### config.mk
export PLATFORM = sky130hd
export DESIGN_NAME = pps_compare
export DESIGN_NICKNAME = d
export VERILOG_FILES = /design/src/rtl/pps_pkg.sv /design/src/rtl/pps_compare.sv
export SDC_FILE = /design/constraint.sdc
export NUM_CORES = 1
export LEC_CHECK = 0
export ABC_AREA = 1
export BUFFER_PORTS_ARGS = -buffer_cell sky130_fd_sc_hd__buf_2
export CAP_MARGIN = 30
export CORE_AREA = 2 2 62 64
export DETAILED_ROUTE_END_ITERATION = 8
export DIE_AREA = 0 0 64 66
export PLACE_DENSITY = 0.8
export SLEW_MARGIN = 25
export SYNTH_ARGS = -nofsm -noshare
export SYNTH_HDL_FRONTEND = slang
export SYNTH_SLANG_ARGS = --single-unit
### constraint.sdc
create_clock -name vclk -period 1.45
set_input_delay 0.145 -clock vclk [all_inputs]
set_output_delay 0.145 -clock vclk [all_outputs]
set_load 0.005 [all_outputs]
### src/rtl/pps_pkg.sv
`timescale 1ns / 1ps

package pps_pkg;

  localparam int unsigned TimeW  = 24;
  localparam int unsigned IdW    = 10;
  localparam int unsigned PrioW  = 8;
  localparam int unsigned ArrW   = 16;
  localparam int unsigned BurstW = 16;

  localparam int unsigned InDataW  = 56;
  localparam int unsigned OutDataW = 112;

  localparam logic [TimeW-1:0] TimeMax = {TimeW{1'b1}};

  typedef enum logic [1:0] {
    CMD_LOAD  = 2'd0,
    CMD_TICK  = 2'd1,
    CMD_CLEAR = 2'd2,
    CMD_NONE  = 2'd3
  } cmd_e;

  // One table slot.
  typedef struct packed {
    logic              done;
    logic [IdW-1:0]    id;
    logic [PrioW-1:0]  prio;
    logic [ArrW-1:0]   arrival;
    logic [BurstW-1:0] remaining;
    logic [BurstW-1:0] burst;
  } entry_t;

  // Input transfer, last field in the lowest bits.
  typedef struct packed {
    logic [3:0]        pad;
    logic [BurstW-1:0] burst_time;
    logic [ArrW-1:0]   arrival_time;
    logic [PrioW-1:0]  priority_req;
    logic [IdW-1:0]    task_id;
    cmd_e              command;
  } in_t;

  // Result transfer, last field in the lowest bits.
  typedef struct packed {
    logic [2:0]       pad;
    logic             table_full;
    logic             all_done;
    logic [TimeW-1:0] waiting_time;
    logic [TimeW-1:0] turnaround_time;
    logic [TimeW-1:0] exit_time;
    logic             task_finished;
    logic [IdW-1:0]   running_id;
    logic [TimeW-1:0] current_time;
  } out_t;

endpackage

### src/rtl/pps_compare.sv
`timescale 1ns / 1ps

module pps_compare (
  input  logic [pps_pkg::TimeW-1:0] time_now_i,
  input  pps_pkg::entry_t           cand_i,
  input  pps_pkg::entry_t           best_i,
  input  logic                      best_valid_i,
  output logic                      take_o
);
  import pps_pkg::*;

  logic eligible;
  logic beats;

  // Lower priority number wins, then earlier arrival; equal keeps the lower slot.
  assign eligible = !cand_i.done && ({(TimeW-ArrW)'(0), cand_i.arrival} <= time_now_i);
  assign beats    = (cand_i.prio < best_i.prio) ||
                    ((cand_i.prio == best_i.prio) && (cand_i.arrival < best_i.arrival));
  assign take_o   = eligible && (!best_valid_i || beats);

endmodule

; ---- Yosys cells after proc, flatten, opt, wreduce, memory -nomap -nowiden
; Index checks and enable logic that the tools add are counted.
[classes]
n_eq_ne = 1
n_reduce_logical = 7
magnitude_cmp = 3
[ops]
columns = op, count
row1 = less-or-equal comparator 16 x 24 -> 1 bit, 1
row2 = < comparator 16 bit, 1
row3 = equality test 8 bit, 1
row4 = < comparator 8 bit, 1
row5 = logical AND 1 bit, 3
row6 = zero test 1 bit, 2
row7 = logical OR 1 bit, 2
[word_totals]
regBits = 0
input_bits = 159

; ---- Logic depth before layout (Yosys ltp)
; Gate-level depths: netlist (run 1).
[depth]
ltp_word = 5
mapped_depth = 14
mapped_depth_nobuf = 14

; ---- Least setup slack after synthesis (run 1)
; No wires, ideal clock.
[synth_path]
kind = input to output
start = in time_now_i[7] in the netlist's numbering
end = out take_o
cell_stages = 10
slack_ps = 272
arrival_time_ps = 1033
n_path_buf = 0
required_time_ps = 1305
cell_sequence = inv_1 ha_1 a21oi_1 o21a_1 nand2_1 nand2_1 nand2_1 nand2_1 nand2_1 nor2_1
[synth_between]
elab_chain_len = 3
[synth_lines]
columns = item, line
row1 = "start, declared", pps_compare.sv:4  ; input logic [pps_pkg::TimeW-1:0] time_now_i,
row2 = less-or-equal comparator 16 x 24 -> 1 bit, pps_compare.sv:16  ; assign eligible = !cand_i.done && ({(TimeW-ArrW)'(0), cand_i.arrival} <= time_now_i);
row3 = logical AND 1 bit, pps_compare.sv:16
row4 = logical AND 1 bit, pps_compare.sv:19  ; assign take_o = eligible && (!best_valid_i || beats);
row5 = "end, declared", pps_compare.sv:8  ; output logic take_o
; No other way between the ends.

; ---- Worst setup path in the final report (run 1)
[layout_path]
start = in cand_i[39] in the netlist's numbering
end = out take_o
[layout_between]
elab_chain_len = 5
word_cells_on_any_way = 7
[layout_lines]
columns = item, line
row1 = "start, declared", pps_compare.sv:5  ; input pps_pkg::entry_t cand_i,
row2 = < comparator 16 bit, pps_compare.sv:18  ; ((cand_i.prio == best_i.prio) && (cand_i.arrival < best_i.arrival));
row3 = logical AND 1 bit, pps_compare.sv:18
row4 = logical OR 1 bit, pps_compare.sv:17  ; assign beats = (cand_i.prio < best_i.prio) ||
row5 = logical OR 1 bit, pps_compare.sv:19
row6 = logical AND 1 bit *, pps_compare.sv:19
; Every way passes the cells marked *; elsewhere a longest branch is shown, timed or not.

==> flow_summary.yaml, run 1 <==
synthesis:
  yosys.area.top_type_share: 0.4604
  netlist_instances: 175
  avgSynthCellArea_sq_um: 6.056
  synth_area_leader_cell: "ha_1"
  ys_warn_count: 0
  syn_nets: 373
  ys_types: 14
  synth_area_sq_um: 1060
  ys_seq_area_frac: 0
  synth_area_leaders: "ha_1 (46%), inv_1 (18%), nand2_1 (15%)"
layout:
  clkbuf_count: 0
  instances_no_fill: 298
  layout_commonest_cell: "buf_2"
  stdcell_area_sq_um: 1818
  drive_gt1_frac: 0.4920
  nNetsFinal: 450
  antennaDiodeCount: 0
  register_area_sq_um: 0
  final_cell_mix: "buf_2 (68), inv_1 (39), nand2_1 (34)"
  areaGrowthSynthToFinish_pct: 71.55
  nFlopsAndLatches: 0
critical_path:
  cp-start-kind: "input port"
  crit_buf_inv: 2
  required_ns: 1.31
  path_cells: "buf_8, ha_4, nand2_4, nor2_4, nand4_1, nor2_2, nor2_1, nand2_1, nand2_1, nor2_1, buf_2"
  critPathKind: "input port to primary output"
  cp-end-kind: "primary output"
  worstPathMaxFanout: 2
  startpoint: "cand_i[39]"
  cp_slowest_stage_delay_ns: 0.28
  cpMaxStageDelayCell: "ha_4"
  crit_cells: 11
  crit_family: "simple AND/OR/NAND/NOR gates"
  critical_path_arrival_ns: 1.30
global_routing:
  grt-ovfl-total: 0
  grt_pass1_vias: 1175
  grt_usage: 0.1270
  grt_max_degree: 4
  antenna_found_initial: 0
  grt_pass1_wl_um: 4491
hold_path:
  hold_end: "take_o"
  holdCritPathClass: "input port to primary output"
  hold_path_startpoint: "cand_i[66]"
  hold_depth: 5
sta:
  worst_pin_slew_ns: 0.2526
  rsz0062_at_grt: "yes"
  setup_viol: 0
  hold_viol: 0
  max-slew-margin-rel: 0.8300
  drv_slew: 0
  tns_ns: 0
  post-route-period-util: 0.9975
  max_freq_ghz: 0.6914
  period_minus_slack_ns: 1.446
  whs_ns: 0.6105
placement:
  place_congestion: 0.7789
  dp_hpwl_um: 2480
  placedCellCount: 298
  placed_area_sq_um: 1495
  portBuffers: 75
power_and_ir_drop:
  ir_worst_vdd_uv: 132.2
  p_int_mw: 0.2582
  p_switching_mw: 0.2335
  share_comb_of_total_power: 1.000
  p_leak_nw: 1.049
  switching_share: 0.4749
  seq_power_share: 0
  power.share.clock: 0
  total_power_mw: 0.4917
  power_density_nw_per_um2: 270.4
die:
  dieHeight_um: 66
  rows: 22
  start_util: 0.2984
  die_area_sq_um: 4224
  fp.coreArea_sq_um: 3551
  ios: 160
  die_w_um: 64
route:
  vias_per_cell: 4.473
  drc: 0
  postRouteAntennaNets: 0
  first_iter_violations: 22
  firstDrtPassIters: 4
  vias: 1333
  routed_wl_um: 3051
  wire_per_inst_um: 10.24
run:
  cap_viol_max_count: 0
cts:
  postCtsHoldBufs: 0
status:
  status: "complete, no violations"
-- final cells by class --
cell class,instances,area [sq um]
fillers,364,1733
multi-input cells,125,1147
repair buffers,75,422.9
inverters,50,187.7
well taps,48,60.06
-- synthesized netlist by cell type, drive strengths merged --
master	number
nand2	41
nand3b	1
nand3	2
nor2	12
nand4	2
ha	39
nor3	1
inv	50
o21ai	4
o211ai	1
nor4	2
o21a	2
a21oi	18
-- power by group through the flow --
stage | registers, mW | clock network (mW) | logic, mW
finish | 0 | 0 | 0.492
global route | 0 | 0 | 0.559
CTS | 0 | 0 | 0.390
detailed placement | 0 | 0 | 0.353
global placement | 0 | 0 | 0.341
floorplan | 0 | 0 | 0.201
-- repair_timing --
item / 4_1_cts / 5_1_grt
pin swaps: 13 / 29
buffers inserted: 0 / 0
gates resized for setup: 14 / 55
endpoints found under the setup margin: 1 / 1
-- worst min-delay path: cells and delay by family --
family / cells / cell delay [ns]
buffers and inverters: 3 / 0.22
AND/OR/NAND/NOR: 2 / 0.09
-- cell families (layout without fill, tap and decap cells) --
logic type	count (synthesis)	in the layout	synth area share
compound gates	25	25	0.1252
fa+ha+maj	39	39	0.4605
buf+inv	50	125	0.1771
simple gates	61	61	0.2373
-- how the worst max path moves through the flow --
stage	endpoint	slack (ns)
finish	take_o	0.004
global route	take_o	-0.07
CTS	take_o	0.0009
detailed placement	take_o	-0.07
global placement	take_o	-0.06
floorplan	take_o	0.27
-- per-stage QoR --
stage                     setup slack [ns]    util
final                             0.003598  0.5120
after global routing              -0.06779  0.5120
after CTS                        0.0009384  0.4507
after detailed placement          -0.06868  0.4211
after global placement            -0.05527  0.4211
after floorplan                     0.2722       -
-- metal layers --
| metal | track usage | up-vias | routed length [um] |
|---|---|---|---|
| met5 | 0 | - | 0 |
| met4 | 0.01630 | 0 | 51 |
| met3 | 0.01874 | 6 | 240 |
| met2 | 0.2344 | 59 | 1410 |
| met1 | 0.1585 | 563 | 1349 |
| li1 | - | 705 | - |
Note: power is estimated with default switching activity, not from simulation.
==> run 2, diff against run 1 <==
--- a/config.mk
+++ b/config.mk
@@ -5,13 +5,12 @@
 export SDC_FILE = /design/constraint.sdc
 export NUM_CORES = 1
 export LEC_CHECK = 0
-export ABC_AREA = 1
 export BUFFER_PORTS_ARGS = -buffer_cell sky130_fd_sc_hd__buf_2
 export CAP_MARGIN = 30
-export CORE_AREA = 2 2 62 64
+export CORE_AREA = 2 2 61 63
 export DETAILED_ROUTE_END_ITERATION = 8
-export DIE_AREA = 0 0 64 66
-export PLACE_DENSITY = 0.8
+export DIE_AREA = 0 0 63 65
+export PLACE_DENSITY = 0.82
 export SLEW_MARGIN = 25
 export SYNTH_ARGS = -nofsm -noshare
 export SYNTH_HDL_FRONTEND = slang
==> run 2 against run 1 <==
The flow now finishes with violations (setup timing). Synthesized cell count fell by 18%. Core utilization up 1.3 points. Non-clock buffer count increased by 9. Combinational power about the same. Worst hold slack got worse by 0.058 ns. Design area increased by 1.0%. Die area decreased by 3.1%. Global-route usage up 1.8 points. Count of clock-buffer cells in the layout unchanged. Via count fell by 4.2%. Setup slack got worse by 0.26 ns. Highest routed layer is now met3.
==> flow_summary.yaml, run 2 <==
die:
  dieHeight_um: 65
  die_area_sq_um: 4095
  ios: 160
  fp.coreArea_sq_um: 3496
  die_w_um: 63
  start_util: 0.2963
  rows: 22
global_routing:
  grt_usage: 0.1452
  grt_max_degree: 4
  grt_pass1_vias: 1242
  grt-ovfl-total: 0
  antenna_found_initial: 0
  grt_pass1_wl_um: 4961
synthesis:
  synthMuxAreaShare: 0
  avgSynthCellArea_sq_um: 7.194
  synth.most_common_cell: "inv_1"
  synth-compound-area-share: 0.1969
  ys_types: 24
  synth_adder_area_share: 0.4710
  ys_warn_count: 0
  synth_area_sq_um: 1036
  synth_top_family_by_area: "adder cells"
  yosys.area.top_type_share: 0.4710
  synth_commonest_cells: "inv_1 (43), ha_1 (39), a21oi_1 (14)"
  netlist_instances: 144
  ys_seq_area_frac: 0
  synth_area_leaders: "ha_1 (47%), inv_1 (16%), a21oi_1 (6.8%)"
  syn_nets: 342
  synthSimpleGateAreaFrac: 0.1763
  synthXorXnorAreaFrac: 0
  synth_area_leader_cell: "ha_1"
power_and_ir_drop:
  p_leak_nw: 1.003
  switching_share: 0.4444
  ir_worst_vdd_uv: 119.7
  power.share.clock: 0
  power_density_nw_per_um2: 269.3
  seq_power_share: 0
  p_int_mw: 0.2748
  p_switching_mw: 0.2198
  share_comb_of_total_power: 1.000
  total_power_mw: 0.4946
critical_path:
  startpoint: "time_now_i[7]"
  cp-end-kind: "primary output"
  critical_path_arrival_ns: 1.56
  worstPathMaxFanout: 2
  required_ns: 1.31
  cp-start-kind: "input port"
  critPathKind: "input port to primary output"
sta:
  period_minus_slack_ns: 1.707
  worst_slack_ns: -0.2571
  rsz0062_at_grt: "yes"
  hold_viol: 0
  drv_slew: 0
  max_freq_ghz: 0.5858
  post-route-period-util: 1.177
  max-slew-margin-rel: 0.8250
  worst_pin_slew_ns: 0.2601
  tns_ns: -0.2571
  setup_viol: 1
placement:
  dp_hpwl_um: 2583
  placedCellCount: 275
  portBuffers: 75
  place_congestion: 0.7589
hold_path:
  holdCritPathClass: "input port to primary output"
  hold_path_startpoint: "cand_i[66]"
route:
  postRouteAntennaNets: 0
  first_iter_violations: 9
  vias: 1277
  firstDrtPassIters: 2
  wire_per_inst_um: 10.79
  routed_wl_um: 2978
  drc: 0
  vias_per_cell: 4.627
layout:
  final_core_util: 0.5254
  layout_commonest_cell: "buf_2"
  nNetsFinal: 428
  drive_gt1_frac: 0.5395
  register_area_sq_um: 0
  instances_no_fill: 276
  areaGrowthSynthToFinish_pct: 77.29
  final_cell_mix: "buf_2 (64), inv_1 (36), ha_1 (24)"
  antennaDiodeCount: 0
  clkbuf_count: 0
  nFlopsAndLatches: 0
run:
  cap_viol_max_count: 0
status:
  violations: "setup timing"
  status: "finished, violations left"
run 2: changes by cell type in the layout (fill, tap and decap cells not counted), sizes merged, moves of 2 or more:
cell / before / now
inv: 50 / 43
buf: 75 / 84
nor2: 12 / 4
a21oi: 18 / 14
o21a: 2 / 0
a211oi: 0 / 2
a221oi: 0 / 3
nand2: 41 / 11
nand3: 2 / 4
o21ai: 4 / 8
run 2: area by class of cell:
| cell class | instances | area (sq um) |
|---|---|---|
| Inverter | 43 | 163.9 |
| Multi-Input combinational cell | 101 | 1109 |
| Fill cell | 365 | 1659 |
| Timing Repair Buffer | 84 | 504.2 |
| Tap cell | 48 | 60.06 |
run 2: layer usage:
metal	wire length (um)	share of wire	global-route usage	up-vias
li1	-	-	-	664
met1	1282	0.43	0.1781	559
met2	1442	0.48	0.2832	54
met3	253	0.085	0.01910	0
met4	0	0	0	0
met5	0	0	0	-
run 2: cell families (layout without fill, tap and decap cells):
kind of cell	Yosys count	after routing
AOI/OAI and AO/OA	31	31
adders and majority gates	39	39
buffers and inverters	43	127
and+or+nand+nor	31	31
run 2: final timing paths:
path	endpoint	slack, ns	cells past startpoint
max	take_o	-0.26	10
min	take_o	0.55	3
run 2: power by group through the flow:
stage	clock [mW]	combinational (mW)	sequential (mW)
6_report	0	0.495	0
5_1_grt	0	0.566	0
4_1_cts	0	0.451	0
3_5_place_dp	0	0.385	0
3_3_place_gp	0	0.374	0
2_1_floorplan	0	0.202	0
run 2: repair_timing:
item,in CTS,in global routing
buffers inserted,1,0
pin swaps,13,14
endpoints found under the setup margin,1,1
hold buffers,0,0
gates resized for setup,27,26
run 2: metrics by stage:
| step | cell area (sq um) | setup WS (ns) | hold slack (ns) |
|---|---|---|---|
| 2_1_floorplan | 1036 | 0.02641 | 0.3147 |
| 3_3_place_gp | 1531 | -0.3507 | 0.5570 |
| 3_5_place_dp | 1531 | -0.2982 | 0.5558 |
| 4_1_cts | 1703 | -0.2349 | 0.5572 |
| 5_1_grt | 1837 | -0.3420 | 0.5542 |
| 6_report | 1837 | -0.2571 | 0.5528 |
run 2: critical path, stage by stage:
cell and delay, ns:
buf_2 0.10, inv_1 0.08, ha_4 0.22, a21oi_2 0.15, o21ai_2 0.07, a221oi_2 0.23
or2_1 0.15, a221oi_2 0.06, a211oi_2 0.20, buf_2 0.15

━━━━

# Exercise goal:
Among the entries, copy every line containing the word "placedCellCount".

# Answer to this exercise:
  placedCellCount: 298
  placedCellCount: 275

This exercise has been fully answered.